The hypothesis that flavor could be classified based on mouthfeel and flavor intensity was first supported scientifically by Peter Klosse (The Concept of Flavor Styles to classify flavors, Maastricht 2004). The TASTE Foundation spent the following years deepening research on taste and the role of saliva in tasting. The mouthfeel model unites the classical sensory taste approach and the molecular perspective of food technology. Georgios' doctoral research allowed physical-chemical analyses to be correlated with sensory observations from taste panels and the main parameters of the mouthfeel model. The analyses were performed in the university laboratories of Maastricht and Wageningen.
The research, made possible thanks to support from the Province of Limburg, first focused on increasing the understanding of the origin of oral sensations based on physical changes in human saliva. The new insights were used to improve chemical measurements. The agreement between sensory features with chemical measurements were evaluated by chemometric analysis (see box). Predicting or measuring "taste" based on chemical measurements is a valuable tool for the food industry and researchers. Quantifying taste objectively requires a good understanding of the various components and their properties.
The findings from the study offer new insights into the role of saliva in tasting, and the mechanisms responsible for drying sensations during food consumption. The results show that applied chemical analyses related to sensory sensations are strongly correlated with sensory characteristics. These results suggest that oral sensations can be classified on the basis of tactile sensations and chemosensory sensations (the molecule-receptor interaction). Tactile sensations, such as coating and drying, are negatively associated with each other. Chemosensory sensations do not affect tactile sensations.
Measuring both polyphenols and cations concentration and their molecular characteristics could potentially be used to predict dryness perception. For example, changes in salivary composition appear to be very important for the perception of oral sensations. Cationic properties (such as valencies, or "the maximum number of bonds an atom of a given chemical element can form with other atoms") influence the salivation lubrication properties," the sliminess, of saliva. The interaction of polyphenols with salivary proteins decreases this lubricity, while larger molecular particles and lower pH increase friction. "Innovative chemical analyses and chemometric techniques can very likely be used in the future to predict oral sensations.
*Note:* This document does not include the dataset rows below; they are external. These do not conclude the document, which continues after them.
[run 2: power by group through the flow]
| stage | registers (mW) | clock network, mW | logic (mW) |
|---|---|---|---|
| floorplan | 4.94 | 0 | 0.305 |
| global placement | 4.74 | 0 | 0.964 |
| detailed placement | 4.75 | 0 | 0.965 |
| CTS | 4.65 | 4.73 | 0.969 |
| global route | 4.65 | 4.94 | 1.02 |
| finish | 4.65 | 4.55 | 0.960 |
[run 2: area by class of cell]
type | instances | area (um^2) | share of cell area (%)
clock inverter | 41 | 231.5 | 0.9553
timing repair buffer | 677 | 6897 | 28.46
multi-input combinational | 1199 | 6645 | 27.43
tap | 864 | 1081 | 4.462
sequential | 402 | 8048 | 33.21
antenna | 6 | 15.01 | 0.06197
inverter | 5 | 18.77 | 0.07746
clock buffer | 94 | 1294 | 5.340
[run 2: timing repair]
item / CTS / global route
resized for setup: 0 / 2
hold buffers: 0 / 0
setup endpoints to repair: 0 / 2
--- src/rtl/conv1d_pkg.sv ---
// Shared types and helpers for the streaming 1-D convolution engine.
//   state_t   : engine phase (LOAD, COMPUTE, DRAIN)
//   sat_t     : clamp a wide signed value to a w-bit signed range (w <= 32)
//   op_count  : outputs per frame for a valid, stride-1 convolution
//   grp_count : compute passes per frame, ceil(op_count / P)
package conv1d_pkg;

    localparam int unsigned T_DEF       = 16;
    localparam int unsigned X_COUNT_DEF = 16;
    localparam int unsigned F_COUNT_DEF = 8;
    localparam int unsigned P_DEF       = 1;

    typedef enum logic [1:0] {
        LOAD    = 2'd0,
        COMPUTE = 2'd1,
        DRAIN   = 2'd2
    } state_t;

    function automatic longint sat_t(input longint v, input int unsigned w);
        longint hi;
        longint lo;
        hi = (longint'(1) <<< (w - 1)) - longint'(1);
        lo = -hi - longint'(1);
        if (v > hi) return hi;
        if (v < lo) return lo;
        return v;
    endfunction

    function automatic int unsigned op_count(input int unsigned xc, input int unsigned fc);
        return xc - fc + 1;
    endfunction

    function automatic int unsigned grp_count(input int unsigned oc, input int unsigned p);
        return (oc + p - 1) / p;
    endfunction

endpackage

--- src/rtl/conv1d_mac_lane.sv ---
// One MAC lane: registered saturating multiply feeding a saturating accumulator.
// Ports:
//   clk, rst_n : clock, async active-low reset (already synchronised)
//   clr_i      : zero the accumulator and flush the product stage
//   en_i       : x_i/f_i carry a valid tap pair this cycle
//   x_i, f_i   : signed operands from the shared memory read stage
//   acc_c      : accumulator value after this cycle's update (next-state view)
module conv1d_mac_lane
    import conv1d_pkg::*;
#(
    parameter int unsigned T = T_DEF
) (
    input  logic         clk,
    input  logic         rst_n,
    input  logic         clr_i,
    input  logic         en_i,
    input  logic [T-1:0] x_i,
    input  logic [T-1:0] f_i,
    output logic [T-1:0] acc_c
);

    logic signed [2*T-1:0] prod_full;
    logic signed [T:0]     sum_c;
    logic [T-1:0]          prod_q;
    logic                  pv_q;
    logic [T-1:0]          acc_q;

    assign prod_full = $signed(x_i) * $signed(f_i);

    // Widen by one bit so the add cannot wrap before the clamp.
    always_comb begin
        sum_c = $signed({acc_q[T-1], acc_q}) + $signed({prod_q[T-1], prod_q});
        acc_c = acc_q;
        if (clr_i) begin
            acc_c = '0;
        end else if (pv_q) begin
            acc_c = T'(sat_t(longint'(sum_c), T));
        end
    end

    always_ff @(posedge clk or negedge rst_n) begin
        if (!rst_n) begin
            prod_q <= '0;
            pv_q   <= 1'b0;
            acc_q  <= '0;
        end else begin
            acc_q <= acc_c;
            if (clr_i) begin
                prod_q <= '0;
                pv_q   <= 1'b0;
            end else begin
                prod_q <= T'(sat_t(longint'(prod_full), T));
                pv_q   <= en_i;
            end
        end
    end

endmodule

--- src/rtl/conv1d_stream_par.sv ---
// Streaming 1-D valid convolution (stride 1) with a runtime-loaded filter.
// x and f frames are loaded over two valid/ready slave streams, P MAC lanes
// compute one output each per pass, results leave on a valid/ready master.
// Ports:
//   clk, reset                       : clock, async active-low reset
//   s_data_in_x/s_valid_x/s_ready_x  : input sample stream
//   s_data_in_f/s_valid_f/s_ready_f  : filter tap stream, tap 0 first
//   m_data_out_y/m_valid_y/m_ready_y : output stream, y[0] first
// Build option: define CONV1D_RELU_EN to clamp emitted values at zero.
module conv1d_stream_par
    import conv1d_pkg::*;
#(
    parameter int unsigned T       = T_DEF,
    parameter int unsigned X_COUNT = X_COUNT_DEF,
    parameter int unsigned F_COUNT = F_COUNT_DEF,
    parameter int unsigned P       = P_DEF
) (
    input  logic         clk,
    input  logic         reset,
    input  logic [T-1:0] s_data_in_x,
    input  logic         s_valid_x,
    output logic         s_ready_x,
    input  logic [T-1:0] s_data_in_f,
    input  logic         s_valid_f,
    output logic         s_ready_f,
    output logic [T-1:0] m_data_out_y,
    output logic         m_valid_y,
    input  logic         m_ready_y
);

    localparam int unsigned OP_COUNT = op_count(X_COUNT, F_COUNT);
    localparam int unsigned GROUPS   = grp_count(OP_COUNT, P);
    localparam int unsigned LAST_P   = OP_COUNT - (GROUPS - 1) * P;
    localparam int unsigned XW       = $clog2(X_COUNT);
    localparam int unsigned FW       = $clog2(F_COUNT);
    localparam int unsigned CW       = $clog2(F_COUNT + 2);
    localparam int unsigned GW       = $clog2(GROUPS + 1);
    localparam int unsigned LW       = $clog2(P + 1);
    localparam int unsigned BW       = $clog2(X_COUNT + P + F_COUNT + 2);

    // Release of reset is retimed to clk; assertion stays asynchronous.
    logic [1:0] rsync_q;
    logic       rst_n;

    always_ff @(posedge clk or negedge reset) begin
        if (!reset) rsync_q <= 2'b00;
        else        rsync_q <= {rsync_q[0], 1'b1};
    end
    assign rst_n = rsync_q[1];

    state_t        state_q;
    logic          rdy_x_q, rdy_f_q;
    logic [XW-1:0] wx_q;
    logic [FW-1:0] wf_q;
    logic [CW-1:0] c_q;
    logic [GW-1:0] g_q;
    logic [BW-1:0] base_q;
    logic [LW-1:0] ln_q;
    logic          clr_q;
    logic          rd_v_q;
    logic          valid_q;
    logic [T-1:0]  data_q;

    logic [T-1:0]  x_mem [X_COUNT];
    logic [T-1:0]  f_mem [F_COUNT];
    logic [T-1:0]  f_rd_q;
    logic [T-1:0]  x_rd_q [P];
    logic [BW-1:0] xa [P];
    logic [T-1:0]  acc_nxt_w [P];
    logic [T-1:0]  lane_nxt;
    logic [LW-1:0] last_ln;
    logic          wr_x, wr_f;

    assign wr_x = (state_q == LOAD) && rdy_x_q && s_valid_x;
    assign wr_f = (state_q == LOAD) && rdy_f_q && s_valid_f;

    assign last_ln = (g_q == GW'(GROUPS - 1)) ? LW'(LAST_P - 1) : LW'(P - 1);

    function automatic logic [T-1:0] out_map(input logic [T-1:0] y);
`ifdef CONV1D_RELU_EN
        return y[T-1] ? '0 : y;
`else
        return y;
`endif
    endfunction

    // Lane k reads x at base + k + tap; addresses past the frame only feed discarded lanes.
    always_comb begin
        for (int k = 0; k < P; k++) begin
            xa[k] = base_q + BW'(k) + BW'(c_q);
        end
    end

    // Value of the lane after the one currently presented.
    always_comb begin
        lane_nxt = '0;
        for (int k = 0; k < P; k++) begin
            if (LW'(k) == ln_q + LW'(1)) lane_nxt = acc_nxt_w[k];
        end
    end

    // Frame memories and the shared one-cycle read stage.
    always_ff @(posedge clk) begin
        if (wr_x) x_mem[wx_q] <= s_data_in_x;
        if (wr_f) f_mem[wf_q] <= s_data_in_f;
        f_rd_q <= (c_q < CW'(F_COUNT)) ? f_mem[FW'(c_q)] : '0;
        for (int k = 0; k < P; k++) begin
            x_rd_q[k] <= (xa[k] < BW'(X_COUNT)) ? x_mem[XW'(xa[k])] : '0;
        end
    end

    for (genvar k = 0; k < P; k++) begin : g_lane
        conv1d_mac_lane #(.T(T)) u_lane (
            .clk   (clk),
            .rst_n (rst_n),
            .clr_i (clr_q),
            .en_i  (rd_v_q),
            .x_i   (x_rd_q[k]),
            .f_i   (f_rd_q),
            .acc_c (acc_nxt_w[k])
        );
    end

    // Engine FSM with registered stream controls.
    always_ff @(posedge clk or negedge rst_n) begin
        if (!rst_n) begin
            state_q <= LOAD;
            rdy_x_q <= 1'b1;
            rdy_f_q <= 1'b1;
            wx_q    <= '0;
            wf_q    <= '0;
            c_q     <= '0;
            g_q     <= '0;
            base_q  <= '0;
            ln_q    <= '0;
            clr_q   <= 1'b0;
            rd_v_q  <= 1'b0;
            valid_q <= 1'b0;
            data_q  <= '0;
        end else begin
            clr_q  <= 1'b0;
            rd_v_q <= 1'b0;
            case (state_q)
                LOAD: begin
                    if (wr_x) begin
                        if (wx_q == XW'(X_COUNT - 1)) rdy_x_q <= 1'b0;
                        else                          wx_q    <= wx_q + XW'(1);
                    end
                    if (wr_f) begin
                        if (wf_q == FW'(F_COUNT - 1)) rdy_f_q <= 1'b0;
                        else                          wf_q    <= wf_q + FW'(1);
                    end
                    if (!rdy_x_q && !rdy_f_q) begin
                        state_q <= COMPUTE;
                        clr_q   <= 1'b1;
                        c_q     <= '0;
                        g_q     <= '0;
                        base_q  <= '0;
                        wx_q    <= '0;
                        wf_q    <= '0;
                    end
                end
                COMPUTE: begin
                    rd_v_q <= (c_q < CW'(F_COUNT));
                    // Last cycle: the final add lands on this edge, so present lane 0's next value.
                    if (c_q == CW'(F_COUNT + 1)) begin
                        state_q <= DRAIN;
                        ln_q    <= '0;
                        valid_q <= 1'b1;
                        data_q  <= out_map(acc_nxt_w[0]);
                    end else begin
                        c_q <= c_q + CW'(1);
                    end
                end
                DRAIN: begin
                    if (valid_q && m_ready_y) begin
                        if (ln_q == last_ln) begin
                            valid_q <= 1'b0;
                            data_q  <= '0;
                            if (g_q == GW'(GROUPS - 1)) begin
                                state_q <= LOAD;
                                rdy_x_q <= 1'b1;
                                rdy_f_q <= 1'b1;
                            end else begin
                                state_q <= COMPUTE;
                                clr_q   <= 1'b1;
                                c_q     <= '0;
                                g_q     <= g_q + GW'(1);
                                base_q  <= base_q + BW'(P);
                            end
                        end else begin
                            ln_q   <= ln_q + LW'(1);
                            data_q <= out_map(lane_nxt);
                        end
                    end
                end
                default: state_q <= LOAD;
            endcase
        end
    end

    assign s_ready_x    = rdy_x_q;
    assign s_ready_f    = rdy_f_q;
    assign m_valid_y    = valid_q;
    assign m_data_out_y = data_q;

endmodule

--- config.mk ---
export PLATFORM = sky130hd
export DESIGN_NAME = conv1d_stream_par
export DESIGN_NICKNAME = d
export VERILOG_FILES = /design/src/rtl/conv1d_pkg.sv /design/src/rtl/conv1d_mac_lane.sv /design/src/rtl/conv1d_stream_par.sv
export SDC_FILE = /design/constraint.sdc
export NUM_CORES = 1
export LEC_CHECK = 0
export ABC_AREA = 1
export CORE_MARGIN = 2
export CORE_UTILIZATION = 50
export CTS_BUF_LIST = sky130_fd_sc_hd__clkbuf_8
export CTS_CLUSTER_DIAMETER = 120
export DETAILED_ROUTE_END_ITERATION = 10
export GPL_ROUTABILITY_DRIVEN = 0
export PLACE_DENSITY = 0.66
export SLEW_MARGIN = 10
export SYNTH_ARGS = -nofsm -noshare
export SYNTH_HDL_FRONTEND = slang
export SYNTH_SLANG_ARGS = --single-unit
--- constraint.sdc ---
create_clock -name clk -period 3.07 [get_ports clk]
set_input_delay 0.307 -clock clk [delete_from_list [all_inputs] [get_ports clk]]
set_output_delay 0.307 -clock clk [all_outputs]
set_load 0.05 [all_outputs]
This means that devices such as artificial tongues can potentially be used to replace the existing subjective sensory evaluations, i.e. taste panels, provided that these instruments are based on a useful model for taste classification."
Georgios concludes that assessing the influence of saliva on mouthfeel, taking into account age and medication effects, can optimize the development of personalized nutritional products and dietary interventions for diverse populations. "The model needs further investigation, but product developers in the food industry can already use the new strategies to increase the success rate of new products and product reformulations."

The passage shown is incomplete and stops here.